Mapping Texts

donderdag 4 april 2024

Ik ben net begonnen met het lezen van Mapping Texts: computational text analysis for the social sciences. (Stolz & Taylor. 2024. Oxford University Press. [te bol.com]). Ik had het gekocht omdat het op een feed ergens langskwam, met lof over de nieuwe metafoor die ze gebruiken (p. xiii):

Metaphors orient us. Many guides to text analysis use the mining metaphor. When mining, we search for a valuable vein to extract from valueless gangue. [...] Mapping, by contrast, is not about extraction. It is about reduction to aid interpretation.

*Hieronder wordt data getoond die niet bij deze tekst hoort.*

--- src/khnd_pkg.sv ---
// ----------------------------------------------------------------------------
// khnd_pkg: shared types and constants for the k-ary heap node distance core
// Node and branching widths, divider geometry and the register reset value.
// ----------------------------------------------------------------------------
package khnd_pkg;

    localparam int NODE_W       = 50;
    localparam int BRANCH_W     = 10;
    localparam int RADIX_BITS   = 8;
    localparam int DIV_STEPS    = (NODE_W + 1 + RADIX_BITS - 1) / RADIX_BITS;
    localparam int DIV_W        = DIV_STEPS * RADIX_BITS;
    localparam int CNT_W        = $clog2(DIV_STEPS);

    typedef logic [NODE_W-1:0]     node_t;
    typedef logic [BRANCH_W-1:0]   branch_t;
    typedef logic [DIV_W-1:0]      dividend_t;
    typedef logic [RADIX_BITS-1:0] digit_t;
    typedef logic [CNT_W-1:0]      step_cnt_t;

    localparam branch_t BRANCH_RESET = BRANCH_W'(2);

endpackage

--- src/kary_heap_node_distance_core.sv ---
// ----------------------------------------------------------------------------
// kary_heap_node_distance_core: edge count between two nodes of a k-ary heap
// Heap-numbered tree distance with a shared iterative parent-step divider.
// ----------------------------------------------------------------------------
// One transaction at a time. Node zero counts as the root; branching zero or
// one makes the tree a chain and the result is the difference of the two node
// numbers (node zero taken as one), passed through S_PICK and S_DONE into the
// output register. Otherwise the larger node number steps to its parent until
// the two meet; each parent step is a compare in S_PICK, then a radix-256
// restoring divider in S_DIV for (u + k - 2) / k over DIV_STEPS (7) digits.
// The result sits in an output register; a new transaction is accepted while
// it waits. Write branching only while the core is idle.
module kary_heap_node_distance_core (
    input  logic                     clk,
    input  logic                     rst_n,
    input  logic                     cfg_valid,
    output logic                     cfg_ready,
    input  logic [khnd_pkg::BRANCH_W-1:0] cfg_data,
    input  logic                     in_valid,
    output logic                     in_ready,
    input  logic [khnd_pkg::NODE_W-1:0] node_a,
    input  logic [khnd_pkg::NODE_W-1:0] node_b,
    output logic                     out_valid,
    input  logic                     out_ready,
    output logic [khnd_pkg::NODE_W-1:0] distance
);

    localparam logic [1:0] S_IDLE = 2'd0;
    localparam logic [1:0] S_PICK = 2'd1;
    localparam logic [1:0] S_DIV  = 2'd2;
    localparam logic [1:0] S_DONE = 2'd3;

    logic [1:0]                state_reg, state_next;
    khnd_pkg::branch_t         branching_reg, branching_next;
    logic                      out_valid_reg, out_valid_next;
    khnd_pkg::step_cnt_t       cnt_reg, cnt_next;
    logic                      climb_a_reg, climb_a_next;

    khnd_pkg::node_t           a_reg, a_next;
    khnd_pkg::node_t           b_reg, b_next;
    khnd_pkg::node_t           dist_reg, dist_next;
    khnd_pkg::node_t           distance_reg, distance_next;
    khnd_pkg::dividend_t       num_reg, num_next;
    khnd_pkg::dividend_t       quo_reg, quo_next;
    khnd_pkg::branch_t         rem_reg, rem_next;

    logic                      in_fire;
    logic                      chain;
    logic                      a_gt_b;
    khnd_pkg::node_t           larger;
    khnd_pkg::node_t           diff;
    khnd_pkg::digit_t          digit;
    khnd_pkg::branch_t         rem_step;
    logic [khnd_pkg::BRANCH_W:0] trial;

    assign cfg_ready = 1'b1;
    assign in_ready  = (state_reg == S_IDLE);
    assign in_fire   = in_valid && in_ready;
    assign out_valid = out_valid_reg;
    assign distance  = distance_reg;

    assign chain  = (branching_reg <= khnd_pkg::BRANCH_W'(1));
    assign a_gt_b = (a_reg > b_reg);
    assign larger = a_gt_b ? a_reg : b_reg;
    assign diff   = a_gt_b ? (a_reg - b_reg) : (b_reg - a_reg);

    // Eight restoring steps of the shared divider.
    always_comb
    begin
        rem_step = rem_reg;
        digit    = '0;
        trial    = '0;
        for (int i = 0; i < khnd_pkg::RADIX_BITS; i++)
        begin
            trial = {rem_step, num_reg[khnd_pkg::DIV_W-1-i]};
            if (trial >= {1'b0, branching_reg})
            begin
                trial = trial - {1'b0, branching_reg};
                digit[khnd_pkg::RADIX_BITS-1-i] = 1'b1;
            end
            rem_step = trial[khnd_pkg::BRANCH_W-1:0];
        end
    end

    always_comb
    begin
        state_next     = state_reg;
        branching_next = branching_reg;
        out_valid_next = out_valid_reg && !out_ready;
        cnt_next       = cnt_reg;
        climb_a_next   = climb_a_reg;
        a_next         = a_reg;
        b_next         = b_reg;
        dist_next      = dist_reg;
        distance_next  = distance_reg;
        num_next       = num_reg;
        quo_next       = quo_reg;
        rem_next       = rem_reg;

        if (cfg_valid && cfg_ready)
        begin
            branching_next = cfg_data;
        end

        unique case (state_reg)
            S_IDLE:
            begin
                if (in_fire)
                begin
                    a_next     = (node_a == '0) ? khnd_pkg::NODE_W'(1) : node_a;
                    b_next     = (node_b == '0) ? khnd_pkg::NODE_W'(1) : node_b;
                    dist_next  = '0;
                    state_next = S_PICK;
                end
            end
            S_PICK:
            begin
                if (chain)
                begin
                    dist_next  = diff;
                    state_next = S_DONE;
                end
                else if (a_reg == b_reg)
                begin
                    state_next = S_DONE;
                end
                else
                begin
                    climb_a_next = a_gt_b;
                    num_next     = khnd_pkg::DIV_W'(larger)
                                 + khnd_pkg::DIV_W'(branching_reg)
                                 - khnd_pkg::DIV_W'(2);
                    quo_next     = '0;
                    rem_next     = '0;
                    cnt_next     = '0;
                    state_next   = S_DIV;
                end
            end
            S_DIV:
            begin
                num_next = {num_reg[khnd_pkg::DIV_W-khnd_pkg::RADIX_BITS-1:0],
                            khnd_pkg::RADIX_BITS'(0)};
                quo_next = {quo_reg[khnd_pkg::DIV_W-khnd_pkg::RADIX_BITS-1:0], digit};
                rem_next = rem_step;
                cnt_next = cnt_reg + khnd_pkg::CNT_W'(1);
                if (cnt_reg == khnd_pkg::CNT_W'(khnd_pkg::DIV_STEPS - 1))
                begin
                    if (climb_a_reg)
                    begin
                        a_next = quo_next[khnd_pkg::NODE_W-1:0];
                    end
                    else
                    begin
                        b_next = quo_next[khnd_pkg::NODE_W-1:0];
                    end
                    dist_next  = dist_reg + khnd_pkg::NODE_W'(1);
                    state_next = S_PICK;
                end
            end
            S_DONE:
            begin
                if (!out_valid_reg || out_ready)
                begin
                    distance_next  = dist_reg;
                    out_valid_next = 1'b1;
                    state_next     = S_IDLE;
                end
            end
            default:
            begin
                state_next = S_IDLE;
            end
        endcase
    end

    always_ff @(posedge clk or negedge rst_n)
    begin
        if (!rst_n)
        begin
            state_reg     <= S_IDLE;
            branching_reg <= khnd_pkg::BRANCH_RESET;
            out_valid_reg <= 1'b0;
            cnt_reg       <= '0;
            climb_a_reg   <= 1'b0;
        end
        else
        begin
            state_reg     <= state_next;
            branching_reg <= branching_next;
            out_valid_reg <= out_valid_next;
            cnt_reg       <= cnt_next;
            climb_a_reg   <= climb_a_next;
        end
    end

    always_ff @(posedge clk)
    begin
        a_reg        <= a_next;
        b_reg        <= b_next;
        dist_reg     <= dist_next;
        distance_reg <= distance_next;
        num_reg      <= num_next;
        quo_reg      <= quo_next;
        rem_reg      <= rem_next;
    end

    a_accept_starts_work: assert property (@(posedge clk) disable iff (!rst_n)
        in_fire |=> state_reg == S_PICK)
        else $error("accepted transaction did not start work");

    a_rem_below_divisor: assert property (@(posedge clk) disable iff (!rst_n)
        state_reg == S_DIV |-> rem_reg < branching_reg)
        else $error("divider remainder not below branching");

    a_nodes_nonzero: assert property (@(posedge clk) disable iff (!rst_n)
        (state_reg == S_PICK || state_reg == S_DIV) |-> (a_reg != '0 && b_reg != '0))
        else $error("node register reached zero");

    a_div_returns: assert property (@(posedge clk) disable iff (!rst_n)
        (state_reg == S_DIV && cnt_reg == khnd_pkg::CNT_W'(khnd_pkg::DIV_STEPS - 1))
        |=> state_reg == S_PICK)
        else $error("divider did not finish on its last step");

endmodule

--- config.mk ---
export PLATFORM = sky130hd
export DESIGN_NAME = kary_heap_node_distance_core
export DESIGN_NICKNAME = d
export VERILOG_FILES = /design/src/khnd_pkg.sv /design/src/kary_heap_node_distance_core.sv
export SDC_FILE = /design/constraint.sdc
export NUM_CORES = 1
export LEC_CHECK = 0
export ABC_AREA = 1
export BUFFER_PORTS_ARGS = -buffer_cell sky130_fd_sc_hd__buf_2
export CELL_PAD_IN_SITES_DETAIL_PLACEMENT = 0
export CELL_PAD_IN_SITES_GLOBAL_PLACEMENT = 2
export CORE_ASPECT_RATIO = 1.25
export CORE_MARGIN = 1.5
export CORE_UTILIZATION = 37
export CTS_CLUSTER_SIZE = 25
export DETAILED_ROUTE_END_ITERATION = 8
export HOLD_SLACK_MARGIN = 0.05
export PLACE_DENSITY = 0.82
export REMOVE_ABC_BUFFERS = 1
export SLEW_MARGIN = 30
export SYNTH_ARGS = -nofsm -noshare
export SYNTH_HDL_FRONTEND = slang
export SYNTH_SLANG_ARGS = --single-unit
--- constraint.sdc ---
create_clock -name clk -period 18.7 [get_ports clk]
set_input_delay 3.74 -clock clk [delete_from_list [all_inputs] [get_ports clk]]
set_output_delay 3.74 -clock clk [all_outputs]
set_load 0.05 [all_outputs]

When mapping texts, we simplify their information, but always for particular uses. Many useful cartographies are based on the same territory: road maps, contour maps, political maps, to name a few. Wraning, pruning, stopping, and transforming text all involve a decision informed by a particular goal. To put it plainly: there is not a sole kernel of truth to be extracted, but rather a range of empirical patterns. [...] While scale can undoubtedly be useful, iteration is the unsung hero of computational methods.

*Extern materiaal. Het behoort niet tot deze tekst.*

### src/flat_wrapper.sv
// flat-port wrapper written by rule: the top's interface ports become plain ports
module modbus_rtu_slave_read_holding_flat import mbrtu_pkg::*;
#(
  parameter int FRAME_BYTES_MAX = mbrtu_pkg::FRAME_BYTES_MAX_DEF,
  parameter int REG_DEPTH       = mbrtu_pkg::REG_DEPTH_DEF,
  parameter int MAX_QUANTITY    = mbrtu_pkg::MAX_QUANTITY_DEF
)
  (clk, rst, psel, penable, pwrite, paddr, pwdata, prdata, pready, rx_valid, rx_mode, rx_rx_byte, rx_ready, tx_valid, tx_tx_byte, tx_last_byte, tx_ready);
  mbrtu_rx_if rx_i ();
  mbrtu_tx_if tx_i ();
  input  logic clk;
  input  logic rst;
  input  logic psel;
  input  logic penable;
  input  logic pwrite;
  input  logic [1:0] paddr;
  input  logic [31:0] pwdata;
  output logic [31:0] prdata;
  output logic pready;
  input wire logic [$bits(rx_i.valid)-1:0] rx_valid;
  input wire logic [$bits(rx_i.mode)-1:0] rx_mode;
  input wire logic [$bits(rx_i.rx_byte)-1:0] rx_rx_byte;
  output wire logic [$bits(rx_i.ready)-1:0] rx_ready;
  output wire logic [$bits(tx_i.valid)-1:0] tx_valid;
  output wire logic [$bits(tx_i.tx_byte)-1:0] tx_tx_byte;
  output wire logic [$bits(tx_i.last_byte)-1:0] tx_last_byte;
  input wire logic [$bits(tx_i.ready)-1:0] tx_ready;
  assign rx_i.valid = rx_valid;
  assign rx_i.mode = rx_mode;
  assign rx_i.rx_byte = rx_rx_byte;
  assign rx_ready = rx_i.ready;
  assign tx_valid = tx_i.valid;
  assign tx_tx_byte = tx_i.tx_byte;
  assign tx_last_byte = tx_i.last_byte;
  assign tx_i.ready = tx_ready;
  modbus_rtu_slave_read_holding #(.FRAME_BYTES_MAX(FRAME_BYTES_MAX), .REG_DEPTH(REG_DEPTH), .MAX_QUANTITY(MAX_QUANTITY)) u_core (.clk(clk), .rst(rst), .psel(psel), .penable(penable), .pwrite(pwrite), .paddr(paddr), .pwdata(pwdata), .prdata(prdata), .pready(pready), .rx(rx_i), .tx(tx_i));
endmodule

Deze gedachte deed mij "text mining" meteen in een ander licht zien, want ja: wat ik met computationele tekstanalyse wil doen, is het simplificeren van informatie, het in kaart brengen van referenties.

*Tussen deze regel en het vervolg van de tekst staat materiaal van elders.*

--- src/hdl/blfs_front.sv ---
// ----------------------------------------------------------------------------
// blfs_front
// accepts items, holds the format register and buffer select, builds commands
// ----------------------------------------------------------------------------
module blfs_front (
    input  logic                    clk,
    input  logic                    rst_n,
    input  logic                    cfg_we,
    input  logic [63:0]             cfg_wdata,
    input  logic                    s_axis_tvalid,
    output logic                    s_axis_tready,
    // channel, led_index, red, green, blue, white, to_inactive, zero pad
    input  logic [47:0]             s_axis_tdata,
    // func
    input  logic [1:0]              s_axis_tuser,
    input  blfs_pkg::back_status_t  status,
    output logic                    push_valid,
    input  logic                    push_ready,
    output blfs_pkg::cmd_t          push_data
);
    import blfs_pkg::*;

    logic [63:0]       formats_reg;
    logic [63:0]       formats_next;
    logic              active_reg;
    logic              active_next;

    func_t             func;
    logic [4:0]        ch;
    logic [7:0]        led;
    logic [7:0]        red;
    logic [7:0]        green;
    logic [7:0]        blue;
    logic [7:0]        white;
    logic              to_inactive;
    fmt_t              fmt;
    logic              in_range;
    logic [BUF_AW-1:0] led_base;
    logic              buf_sel;
    logic              accept;

    assign func        = func_t'(s_axis_tuser);
    assign ch          = s_axis_tdata[4:0];
    assign led         = s_axis_tdata[12:5];
    assign red         = s_axis_tdata[20:13];
    assign green       = s_axis_tdata[28:21];
    assign blue        = s_axis_tdata[36:29];
    assign white       = s_axis_tdata[44:37];
    assign to_inactive = s_axis_tdata[45];

    assign push_valid    = s_axis_tvalid && !status.clearing;
    assign s_axis_tready = push_ready && !status.clearing;
    assign accept        = s_axis_tvalid && s_axis_tready;

    always_comb
    begin
        fmt      = fmt_t'(formats_reg[{ch, 1'b0} +: 2]);
        in_range = (32'(led) < LED_COUNT) && (32'(ch) < CHANNELS);
        if (fmt == FMT_GRBW)
        begin
            led_base = BUF_AW'({led, 5'b0});
        end
        else
        begin
            led_base = BUF_AW'({led, 4'b0}) + BUF_AW'({led, 3'b0});
        end
        buf_sel = (func == FUNC_WRITE) ? (active_reg ^ to_inactive) : active_reg;

        push_data.ch   = ch;
        push_data.grb  = (fmt != FMT_RGB);
        push_data.grbw = (fmt == FMT_GRBW);
        push_data.base = {buf_sel, led_base};
        push_data.ok   = 1'b0;
        push_data.kind = CMD_RESULT;
        unique case (fmt)
            FMT_RGB:  push_data.val = {red, green, blue, 8'h00};
            FMT_GRB:  push_data.val = {green, red, blue, 8'h00};
            FMT_GRBW: push_data.val = {green, red, blue, white};
            default:  push_data.val = '0;
        endcase

        active_next = active_reg;
        unique case (func)
            FUNC_WRITE:
            begin
                if (in_range && fmt != FMT_BAD)
                begin
                    push_data.kind = CMD_WRITE;
                    push_data.ok   = 1'b1;
                end
            end
            FUNC_READ:
            begin
                if (in_range && fmt != FMT_BAD)
                begin
                    push_data.kind = CMD_READ;
                    push_data.ok   = 1'b1;
                end
            end
            FUNC_FLIP:
            begin
                push_data.ok = 1'b1;
                if (accept)
                begin
                    active_next = ~active_reg;
                end
            end
            default:
            begin
                push_data.ok = 1'b0;
            end
        endcase

        formats_next = cfg_we ? cfg_wdata : formats_reg;
    end

    always_ff @(posedge clk or negedge rst_n)
    begin
        if (!rst_n)
        begin
            formats_reg <= '0;
            active_reg  <= 1'b0;
        end
        else
        begin
            formats_reg <= formats_next;
            active_reg  <= active_next;
        end
    end

endmodule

Doorlezend, geven Stolz en Taylor ook de volgende interessante definitie van wat tekstdata en -metadata zijn (p. 13):

[...] sources of variation may be a principle for delimiting a corpus or a principle for balancing a corpus. [...] These sources of variation may be more internal to a text's content of more external to this content. We use this observation to organize our sources of variation. Text metadata is information associated with a text, but perhaps only indirectly derived from the text's contents, (emph. Red.) including: authors and audiences, publication location and date, and domain and media. Text data is information derived from the text's contents, including: languages and dialects, genres and topics, registers and styles.

Ik had topic en taal als metadata gecategoriseerd, maar hun indeling baseert zich dus op wat tekst-intern afleidbaar is (data) en wat meer contextueel is (metadata).

Een interessant definitieverschil!

Ik ben dus pas op pagina 13 en ga deze post later nog verder updaten met nieuwe inzichten.